EXERCISE AIM
From the entries below, work out how many lines contain the string "each"; answer with the number alone.

RECORDS FOR THE EXERCISE
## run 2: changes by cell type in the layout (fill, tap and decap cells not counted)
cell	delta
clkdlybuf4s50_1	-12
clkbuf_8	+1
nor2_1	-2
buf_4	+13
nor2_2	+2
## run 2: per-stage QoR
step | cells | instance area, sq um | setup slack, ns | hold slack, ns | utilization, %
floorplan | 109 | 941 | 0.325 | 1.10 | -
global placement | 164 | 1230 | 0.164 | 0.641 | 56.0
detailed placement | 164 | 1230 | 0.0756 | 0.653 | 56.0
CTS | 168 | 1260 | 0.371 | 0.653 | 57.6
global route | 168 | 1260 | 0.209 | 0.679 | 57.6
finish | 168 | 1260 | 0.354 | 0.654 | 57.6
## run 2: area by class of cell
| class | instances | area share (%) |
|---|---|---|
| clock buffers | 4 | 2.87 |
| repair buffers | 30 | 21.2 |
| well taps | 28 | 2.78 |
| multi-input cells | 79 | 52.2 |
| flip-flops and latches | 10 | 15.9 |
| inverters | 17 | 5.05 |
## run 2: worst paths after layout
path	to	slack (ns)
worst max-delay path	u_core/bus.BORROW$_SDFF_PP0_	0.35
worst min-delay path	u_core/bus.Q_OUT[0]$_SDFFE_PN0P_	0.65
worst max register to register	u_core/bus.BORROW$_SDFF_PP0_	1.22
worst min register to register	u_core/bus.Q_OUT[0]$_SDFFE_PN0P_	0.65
[src/rtl/ntt_pkg.sv]
// Shared types and constants for the forward and inverse NTT controllers.
// Ports: none (package only).
package ntt_pkg;

    typedef enum logic [1:0] {
        IDLE,
        COMPUTE,
        DONE
    } ntt_ctrl_state_t;

    localparam int         CYCLES_PER_BF = 4;
    localparam logic [1:0] CYC_READ      = 2'd0;
    localparam logic [1:0] CYC_VALID     = 2'd2;
    localparam logic [1:0] CYC_WRITE     = 2'd3;

endpackage

[src/rtl/ntt_addr_gen.sv]
// Combinational stage/butterfly -> RAM pair address and twiddle index.
// Ports: stage_i, bf_i in; addr0_o, addr1_o, tw_o out (all ADDR_WIDTH).
module ntt_addr_gen
    import ntt_pkg::*;
#(
    parameter int LOGN  = 8,
    parameter int AW    = 8,
    parameter int SW    = 3
) (
    input  logic [SW-1:0] stage_i,
    input  logic [AW-2:0] bf_i,
    output logic [AW-1:0] addr0_o,
    output logic [AW-1:0] addr1_o,
    output logic [AW-1:0] tw_o
);

    logic [AW-1:0] bf_ext;
    logic [AW-1:0] half;
    logic [AW-1:0] group;
    logic [AW-1:0] pos;
    logic [SW-1:0] tw_shift;

    always_comb begin
        bf_ext   = {1'b0, bf_i};
        half     = AW'(1) << stage_i;
        group    = bf_ext >> stage_i;
        pos      = bf_ext & (half - AW'(1));
        // group * (2*half) as a shift by stage+1
        addr0_o  = ((group << stage_i) << 1) + pos;
        addr1_o  = addr0_o + half;
        // Bit-reversed psi table: each stage's block starts at 2^k - 1
        tw_shift = SW'(LOGN - 1) - stage_i;
        tw_o     = (AW'(1) << tw_shift) - AW'(1) + group;
    end

endmodule

[src/rtl/ntt_control_forward.sv]
// Forward (Cooley-Tukey) NTT sequencer: stage/butterfly/cycle counters,
// RAM/ROM addressing and butterfly strobes.
// Ports: clk_i, rst_i, start_i, hold_i in; busy_o, done_o, ram_* out,
//        twiddle_addr_o, butterfly_valid_o out.
module ntt_control_forward
    import ntt_pkg::*;
#(
    parameter int N          = 256,
    parameter int ADDR_WIDTH = $clog2(N)
) (
    input  logic                  clk_i,
    input  logic                  rst_i,
    input  logic                  start_i,
    input  logic                  hold_i,
    output logic                  busy_o,
    output logic                  done_o,
    output logic [ADDR_WIDTH-1:0] ram_addr_a_o,
    output logic [ADDR_WIDTH-1:0] ram_addr_b_o,
    output logic                  ram_re_o,
    output logic                  ram_we_a_o,
    output logic                  ram_we_b_o,
    output logic [ADDR_WIDTH-1:0] twiddle_addr_o,
    output logic                  butterfly_valid_o
);

    localparam int LOGN = $clog2(N);
    localparam int SW   = $clog2(LOGN);
    localparam int BW   = ADDR_WIDTH - 1;

    localparam logic [SW-1:0] LAST_STAGE = SW'(LOGN - 1);
    localparam logic [BW-1:0] BF_LAST    = '1;

    ntt_ctrl_state_t state_q, state_d;
    logic [SW-1:0]   stage_q, stage_d;
    logic [BW-1:0]   bf_q, bf_d;
    logic [1:0]      cyc_q, cyc_d;
    logic            busy_q, done_q;
    logic            computing;

    always_comb begin
        state_d = state_q;
        stage_d = stage_q;
        bf_d    = bf_q;
        cyc_d   = cyc_q;
        unique case (state_q)
            IDLE: begin
                if (start_i) begin
                    state_d = COMPUTE;
                    stage_d = LAST_STAGE;
                    bf_d    = '0;
                    cyc_d   = '0;
                end
            end
            COMPUTE: begin
                if (!hold_i) begin
                    cyc_d = cyc_q + 2'd1;
                    if (cyc_q == CYC_WRITE) begin
                        if (bf_q == BF_LAST) begin
                            bf_d = '0;
                            // Stage saturates at 0; final write ends the run
                            if (stage_q != '0) begin
                                stage_d = stage_q - SW'(1);
                            end else begin
                                state_d = DONE;
                            end
                        end else begin
                            bf_d = bf_q + BW'(1);
                        end
                    end
                end
            end
            DONE: begin
                if (!start_i) begin
                    state_d = IDLE;
                    stage_d = LAST_STAGE;
                    bf_d    = '0;
                    cyc_d   = '0;
                end
            end
            default: state_d = IDLE;
        endcase
    end

    always_ff @(posedge clk_i) begin
        if (rst_i) begin
            state_q <= IDLE;
            stage_q <= LAST_STAGE;
            bf_q    <= '0;
            cyc_q   <= '0;
            busy_q  <= 1'b0;
            done_q  <= 1'b0;
        end else begin
            state_q <= state_d;
            stage_q <= stage_d;
            bf_q    <= bf_d;
            cyc_q   <= cyc_d;
            busy_q  <= (state_d == COMPUTE);
            done_q  <= (state_d == DONE);
        end
    end

    ntt_addr_gen #(
        .LOGN (LOGN),
        .AW   (ADDR_WIDTH),
        .SW   (SW)
    ) u_addr_gen (
        .stage_i (stage_q),
        .bf_i    (bf_q),
        .addr0_o (ram_addr_a_o),
        .addr1_o (ram_addr_b_o),
        .tw_o    (twiddle_addr_o)
    );

    assign computing = (state_q == COMPUTE);

    // hold masks strobes combinationally so a frozen cycle never fires twice
    assign busy_o            = busy_q;
    assign done_o            = done_q;
    assign ram_re_o          = computing;
    assign butterfly_valid_o = computing && (cyc_q == CYC_VALID) && !hold_i;
    assign ram_we_a_o        = computing && (cyc_q == CYC_WRITE) && !hold_i;
    assign ram_we_b_o        = computing && (cyc_q == CYC_WRITE) && !hold_i;

endmodule
[config.mk]
export PLATFORM = sky130hd
export DESIGN_NAME = ntt_control_forward
export DESIGN_NICKNAME = d
export VERILOG_FILES = /design/src/rtl/ntt_pkg.sv /design/src/rtl/ntt_addr_gen.sv /design/src/rtl/ntt_control_forward.sv
export SDC_FILE = /design/constraint.sdc
export NUM_CORES = 1
export LEC_CHECK = 0
export ABC_AREA = 1
export BUFFER_PORTS_ARGS = -buffer_cell sky130_fd_sc_hd__buf_2
export CAP_MARGIN = 10
export CORE_ASPECT_RATIO = 1.75
export CORE_UTILIZATION = 50
export CTS_BUF_LIST = sky130_fd_sc_hd__clkbuf_4
export CTS_CLUSTER_DIAMETER = 120
export CTS_CLUSTER_SIZE = 8
export DETAILED_ROUTE_END_ITERATION = 10
export HOLD_SLACK_MARGIN = 0.05
export PLACE_DENSITY = 0.74
export SYNTH_ARGS = -nofsm -noshare
export SYNTH_HDL_FRONTEND = slang
export SYNTH_SLANG_ARGS = --single-unit
[constraint.sdc]
create_clock -name clk_i -period 3.85 [get_ports clk_i]
set_input_delay 0.385 -clock clk_i [delete_from_list [all_inputs] [get_ports clk_i]]
set_output_delay 0.385 -clock clk_i [all_outputs]
set_load 0.005 [all_outputs]
## Yosys cells after proc, flatten, opt, wreduce, memory -nomap -nowiden

Cells that the tools add are included.

| storage, ports and cells | value |
|---|---|
| bits in registers | 16 |
| input bits | 4 |
| output and inout bits | 30 |

| cells by class | value |
|---|---|
| muxes and demuxes | 24 |
| reduce and logical (&&, ||, !) cells | 11 |
| eq/ne operators | 13 |
| bitwise operators | 1 |
| shift-type cells | 4 |
| add/sub/neg operators | 9 |

Operators by type and width:

| kind | count |
|---|---|
| $mux W7 | 5 |
| $add A8 B8 Y8 | 3 |
| $pmux W7 S3 | 1 |
| $mux W2 | 9 |
| $mux W3 | 6 |
| $shl A1 B3 Y8 const A | 2 |
| $sub A8 B1 Y8 const B | 2 |
| $pmux W2 S3 | 2 |
| $pmux W3 S3 | 1 |
| $and A7 B8 Y8 | 1 |
| $eq A2 B2 Y1 const B | 4 |
| $shl A8 B3 Y7 | 1 |
| $shr A7 B3 Y8 | 1 |
| $add A7 B1 Y7 const B | 1 |
| $eq A7 B7 Y1 const B | 1 |
| $reduce_and A7 Y1 | 1 |
| $ne A2 B1 Y1 const B | 3 |
| $ne A2 B2 Y1 const B | 3 |
| $reduce_bool A3 Y1 | 2 |
| $reduce_and A5 Y1 | 1 |
| $eq A2 B1 Y1 const B | 2 |
| $logic_and A1 B1 Y1 | 4 |
| $reduce_and A4 Y1 | 1 |
| $sub A3 B1 Y3 const B | 1 |
| 4 further kinds | 4 |

## Depth between registers and ports, before layout

| logic depth | value |
|---|---|
| depth after elaboration | 7 |
| mapped depth | 27 |
| depth with buffers taken out | 26 |

## By module

From an unflattened synthesis, not the netlist that was laid out.

| unflattened totals | value |
|---|---|
| cell total of the unflattened synthesis | 390 |
| area, all modules | 2,349.8 µm² |

Modules (own cells, without submodules):

| module | times used | seq. area each (µm²) | cells an instance | area an instance (µm²) |
|---|---|---|---|---|
| ntt_addr_gen | 1 | 0.0 | 252 | 1,421.4 |
| ntt_control_forward | 1 | 320.3 | 138 | 928.4 |

## Least setup slack after synthesis

No wires, ideal clock.

| timing path | value |
|---|---|
| kind | register to output |
| start point | register stage_q[0] |
| end point | output port ram_addr_b_o[7] |
| path buffers | 1 |
| data arrival time | 3,555 ps |
| cell stages (with the launch flop) | 25 |
| required time | 3,465 ps |
| setup slack | -90 ps |
| cells stage by stage | dfxtp_1 -> inv_2 -> buf_1 -> ha_1 -> nor2_1 -> nor2_1 -> nor2_1 -> o21ai_0 -> inv_1 -> ha_1 -> a21oi_1 -> o21bai_1 -> nand2_1 -> nand2_1 -> a21oi_1 -> xnor2_1 -> ha_1 -> a21oi_1 -> a21boi_0 -> nand2_1 -> nand2_1 -> nand2_1 -> inv_1 -> nand3_1 -> nand2_1 |

| between the ends | value |
|---|---|
| word-level cells in the longest chain between the ends | 5 |

Ends and longest elaborated chain:

| item | line | source |
|---|---|---|
| from (decl) | ntt_control_forward.sv:34 | `logic [SW-1:0] stage_q, stage_d;` |
| from (signal assigned) | ntt_control_forward.sv:94 | `stage_q <= stage_d;` |
| $shl A1 B3 Y8 | ntt_addr_gen.sv:25 | `half = AW'(1) << stage_i;` |
| $sub A8 B1 Y8 | ntt_addr_gen.sv:27 | `pos = bf_ext & (half - AW'(1));` |
| $and A7 B8 Y8 | ntt_addr_gen.sv:27 |  |
| $add A8 B8 Y8 * | ntt_addr_gen.sv:29 | `addr0_o = ((group << stage_i) << 1) + pos;` |
| via ram_addr_a_o[6] | ntt_control_forward.sv:17 | `output logic [ADDR_WIDTH-1:0] ram_addr_a_o,` |
| $add A8 B8 Y8 * | ntt_addr_gen.sv:30 | `addr1_o = addr0_o + half;` |
| to (decl) | ntt_control_forward.sv:18 | `output logic [ADDR_WIDTH-1:0] ram_addr_b_o,` |

Mark *: on every way through the listed nets, which the timed path passes. The rest lies on a longest branch.

## Worst setup path after layout

| timing path | value |
|---|---|
| start point | register stage_q[0] |
| end point | output port ram_addr_b_o[7] |

| between the ends | value |
|---|---|
| word-level cells in the longest chain between the ends | 5 |

Ends and longest elaborated chain:

| item | line |
|---|---|
| $shl A1 B3 Y8 | ntt_addr_gen.sv:25 |
| $sub A8 B1 Y8 | ntt_addr_gen.sv:27 |
| $and A7 B8 Y8 | ntt_addr_gen.sv:27 |
| $add A8 B8 Y8 | ntt_addr_gen.sv:29 |
| $add A8 B8 Y8 * | ntt_addr_gen.sv:30 |

Every way passes the cells marked *; elsewhere a longest branch is shown, timed or not.

==> reports/qor.yml <==
min_path_type: "in -> reg"
wl_microns: 7190
yosys-top-cells-area: "nand2_1 16%, ha_1 15%, dfxtp_1 14%"
drive_gt1_share_pct: 36.9
violations: "negative setup slack"
cp_max_fo: 8
worst_slack_ps: -121
synth_flop_cell: "dfxtp_1"
cts_buffer_depth: 2
die-area_sq_um: 4910
synthMuxAreaShare_pct: 0
p_leak_nw: 1.69
drc: 0
holdPathStages: 2
clock-root-buffer: "clkbuf_4"
pre_cts_slack_ps: -117
cts_tree: "yes"
die_x_microns: 53.4
first_global_vias: 2709
start_util_pct: 52.5
slew_violations: 0
syn_nets: 409
start_kind: "flop"
netlist_area_sq_um: 2310
stdcell_count: 506
highest_layer: "met4"
synthSimpleGateAreaFrac_pct: 34.5
grt_pass1_wl_microns: 10900
cts_sinks: 16
coreArea_sq_um: 4400
dp_hpwl_microns: 5350
grt_overflow: 0
netlist.area_leader.share_pct: 15.7
layout.nets: 490
clk_latency_ps: 300
finalInstanceArea_sq_um: 3220
drt.antenna.violating_nets: 0
crit_type: "reg -> out"
placed_cells: 477
status: "finished, violations left"
gp_congestion: 0.950
ys_seq_area_share_pct: 13.8
port-buffer-count: 33
drt_pass1_iterations: 4
min-delay-start: "rst_i"
synth_edf_count: 0
synth_compound_area_share_pct: 15.6
async_reset_ff_share_pct: 0
crit_required_ps: 3460
finalSetupViolations: 2
pin_count: 34
yosys_warnings: 0
tritoncts.num_buffers: 3
holdWs_ps: 336
max_freq_mhz: 252
avgSynthCellArea_sq_um: 6.17
finalCriticalPeriod_ps: 3970
worstPathArrival_ps: 3590
area_growth_pct: 39.2
rsz0062_at_grt: "true"
setup_tns_ps: -187
finalHoldViolations: 0
ctsHoldBuffers: 0
synth_seq_cells: 16
wl_per_cell_microns: 14.2
ff2ff_path_depth: 8
final_util_pct: 73.1
met1_length_microns: 2470
synth_xor_area_share_pct: 6.44
r2r_start: "bf_q[1]"
htreeDepth: 1
synth_top_area_cell: "nand2_1"
antenna_cells: 0
cap_viol_max_count: 0
grt_use_total_pct: 29.6
synth_cells: 375
wl_met2_microns: 4000
rows: 32
synth_fa_ha_area_share_pct: 16.9
avgViaCountPerCell: 5.58
fin_total_pwr_mw: 0.696
peakVddDrop_v: 0.000248
placed_cell_area_sq_um: 2720
synthTopCellsByCount: "97 x nand2_1, 57 x inv_1, 36 x nand3_1, 28 x ha_1, 23 x nor2_1"
drtIter0Drc: 81
critPathLaunch: "stage_q[0]"
antenna_found_initial: 0
wl_met3_microns: 199
grt_start_max_net_pins: 20
vias: 2826
skew_ps: 5.48
ys_types: 40
power_density_nw_per_um2: 216
synth_top_family_by_area: "simple AND/OR/NAND/NOR gates"
worstSetupEndpointType: "output pin"
die_h_microns: 92.0
post-route-period-util_pct: 103
yosysMostFrequentCell: "nand2_1"
path_clk_slew_ps: 100
-- critical path, stage by stage, from the launching register on --
cell	delay, ps
dfxtp_4	400
buf_6	150
nand2_4	60
nand2_2	80
nand2_2	60
nand3_2	80
buf_4	130
nand4_1	120
nor2_1	160
ha_2	210
inv_1	50
fa_2	350
nor2_2	130
o21ai_1	80
nand2_1	90
xnor2_1	120
inv_1	90
ha_4	270
nand2_1	50
inv_2	70
nand3_2	80
nand2_1	70
nand2_1	40
nand2_1	70
inv_1	40
nand3_1	70
nand2_1	40
buf_2	110
-- timing repair --
action	in CTS	in global routing
setup endpoints to repair	3	4
cloned	1	0
pin swaps	18	34
gates resized for setup	33	49
buffers inserted	18	6
-- cells by family after synthesis --
group / after synthesis
buffers and inverters: 72
other: 1
AND/OR/NAND/NOR: 180
adder cells (fa/ha/maj): 30
flip-flops: 16
XOR/XNOR: 17
AO/OA/AOI/OAI: 59
-- state kept, by name, indices dropped and copies added, names as in the netlist --
signal   cells
busy_o       1
bf_q         7
stage_q      3
state_q      2
done_o       1
cyc_q        2
-- cell type report --
cell class | instances | area (sq um)
multi-input cells | 287 | 1970
fillers | 376 | 1180
repair buffers | 84 | 584
flip-flops and latches | 16 | 325
inverters | 63 | 246
well taps | 51 | 63.8
clock buffers | 3 | 22.5
repair inverters | 1 | 7.51
clock inverters | 1 | 3.75
-- placed cells by master, fill, tap and decap left out, types with 5 or more instances in the layout --
cell type / count
xor2_1: 8
nand3_2: 9
ha_1: 20
nor2_2: 6
inv_2: 10
o211ai_1: 5
xnor2_1: 9
nor2_1: 14
a21oi_1: 14
inv_1: 49
buf_2: 33
a21oi_2: 8
dfxtp_1: 14
nand4_1: 10
nor2_4: 7
buf_4: 46
o21ai_0: 12
nand2_1: 83
nand3_1: 28
nand2_2: 13
-- metal layers --
metal / vias to the layer above / track usage [%]
met5: - / 0
met4: 0 / 24.3
met3: 42 / 1.49
met2: 84 / 55.7
met1: 1313 / 26.2
li1: 1387 / -
-- power breakdown --
part	internal, mW	switching (mW)	total, mW
logic	0.191	0.229	0.420
clock network	0.0378	0.0578	0.0956
registers	0.172	0.00789	0.180
-- worst paths after layout --
check / endpoint / slack, ps
hold / removal: bf_q[1] / 340
hold reg to reg: cyc_q[1] / 510
setup reg to reg: stage_q[0] / 1900
setup / recovery: ram_addr_b_o[7] / -120
(Power assumes the default switching activity.)
--- src/rtl/mdr_pkg.sv ---
// Shared types for the memory data register load path: load sizes, FSM states
// and the request legality rule.
package mdr_pkg;

   localparam int CNT_W = 4;

   typedef enum logic [1:0] {
      SZ_BYTE   = 2'b00,
      SZ_HALF   = 2'b01,
      SZ_WORD   = 2'b10,
      SZ_DOUBLE = 2'b11
   } load_size_t;

   typedef logic [0:0] mdr_state_t;
   localparam mdr_state_t IDLE = 1'b0;
   localparam mdr_state_t WAIT = 1'b1;

   // Natural alignment; double only exists on a 64-bit bus.
   function automatic logic req_legal(input load_size_t size, input logic [2:0] ofs,
                                      input int data_w);
      case (size)
         SZ_BYTE:   return 1'b1;
         SZ_HALF:   return ofs[0] == 1'b0;
         SZ_WORD:   return ofs[1:0] == 2'b00;
         SZ_DOUBLE: return (data_w == 64) && (ofs == 3'd0);
         default:   return 1'b0;
      endcase
   endfunction

endpackage

--- src/rtl/mdr_lane_extract.sv ---
// Combinational lane select + sign/zero extend. Define MDR_BIG_ENDIAN_EN to
// mirror the byte offset so offset 0 addresses the most significant byte.
module mdr_lane_extract
   import mdr_pkg::*;
#(
   parameter int DATA_W = 32,
   parameter int OFS_W  = $clog2(DATA_W/8)
) (
   input  logic [DATA_W-1:0] data,
   input  load_size_t        size,
   input  logic              sgn,
   input  logic [OFS_W-1:0]  ofs,
   output logic [DATA_W-1:0] ext
);

   logic [OFS_W+2:0]  shamt;
   logic [DATA_W-1:0] aligned;
   logic [DATA_W-1:0] mask;
   logic              msb;

   assign shamt = {ofs, 3'b000};

`ifdef MDR_BIG_ENDIAN_EN
   // Push the addressed lane to the top, then drop it to the bottom.
   logic [DATA_W-1:0] mirrored;
   assign mirrored = data << shamt;

   always_comb begin
      aligned = data;
      case (size)
         SZ_BYTE: aligned = mirrored >> (DATA_W-8);
         SZ_HALF: aligned = mirrored >> (DATA_W-16);
         SZ_WORD: aligned = mirrored >> (DATA_W-32);
         default: aligned = data;
      endcase
   end
`else
   assign aligned = data >> shamt;
`endif

   always_comb begin
      mask = '1;
      msb  = 1'b0;
      case (size)
         SZ_BYTE: begin mask = ~({DATA_W{1'b1}} << 8);  msb = aligned[7];  end
         SZ_HALF: begin mask = ~({DATA_W{1'b1}} << 16); msb = aligned[15]; end
         SZ_WORD: begin mask = ~({DATA_W{1'b1}} << 32); msb = aligned[31]; end
         default: begin mask = '1;                      msb = 1'b0;        end
      endcase
      ext = (aligned & mask) | ({DATA_W{sgn & msb}} & ~mask);
   end

endmodule

--- src/rtl/mdr_load_unit.sv ---
// Registered memory data register: issue, fixed memory wait, capture and
// extend. Endianness of lane selection follows MDR_BIG_ENDIAN_EN.
module mdr_load_unit
   import mdr_pkg::*;
#(
   parameter  int DATA_W      = 32,
   parameter  int MEM_LATENCY = 1,
   localparam int OFS_W       = $clog2(DATA_W/8)
) (
   input  logic              clk,
   input  logic              reset,
   input  logic              load_req,
   input  logic [1:0]        load_size,
   input  logic              load_signed,
   input  logic [OFS_W-1:0]  addr_lo,
   input  logic [DATA_W-1:0] mem_data,
   output logic [DATA_W-1:0] mdr_raw,
   output logic [DATA_W-1:0] mdr_ext,
   output logic              busy,
   output logic              valid,
   output logic              misaligned
);

   mdr_state_t        state;
   logic [CNT_W-1:0]  cnt;
   load_size_t        size_q;
   logic              sgn_q;
   logic [OFS_W-1:0]  ofs_q;
   logic [DATA_W-1:0] ext_d;
   logic              legal;

   assign legal = req_legal(load_size_t'(load_size), 3'(addr_lo), DATA_W);

   // Extraction runs on the latched request so inputs may change mid-wait.
   mdr_lane_extract #(.DATA_W(DATA_W), .OFS_W(OFS_W)) u_extract (
      .data (mem_data),
      .size (size_q),
      .sgn  (sgn_q),
      .ofs  (ofs_q),
      .ext  (ext_d)
   );

   always_ff @(posedge clk or posedge reset) begin
      if (reset) begin
         state      <= IDLE;
         cnt        <= '0;
         size_q     <= SZ_BYTE;
         sgn_q      <= 1'b0;
         ofs_q      <= '0;
         mdr_raw    <= '0;
         mdr_ext    <= '0;
         busy       <= 1'b0;
         valid      <= 1'b0;
         misaligned <= 1'b0;
      end else begin
         valid      <= 1'b0;
         misaligned <= 1'b0;
         case (state)
            IDLE: begin
               if (load_req) begin
                  if (legal) begin
                     size_q <= load_size_t'(load_size);
                     sgn_q  <= load_signed;
                     ofs_q  <= addr_lo;
                     cnt    <= CNT_W'(MEM_LATENCY-1);
                     busy   <= 1'b1;
                     state  <= WAIT;
                  end else begin
                     misaligned <= 1'b1;
                  end
               end
            end
            default: begin
               if (cnt != '0) begin
                  cnt <= cnt - 1'b1;
               end else begin
                  mdr_raw <= mem_data;
                  mdr_ext <= ext_d;
                  valid   <= 1'b1;
                  busy    <= 1'b0;
                  state   <= IDLE;
               end
            end
         endcase
      end
   end

endmodule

ANSWER BOX
2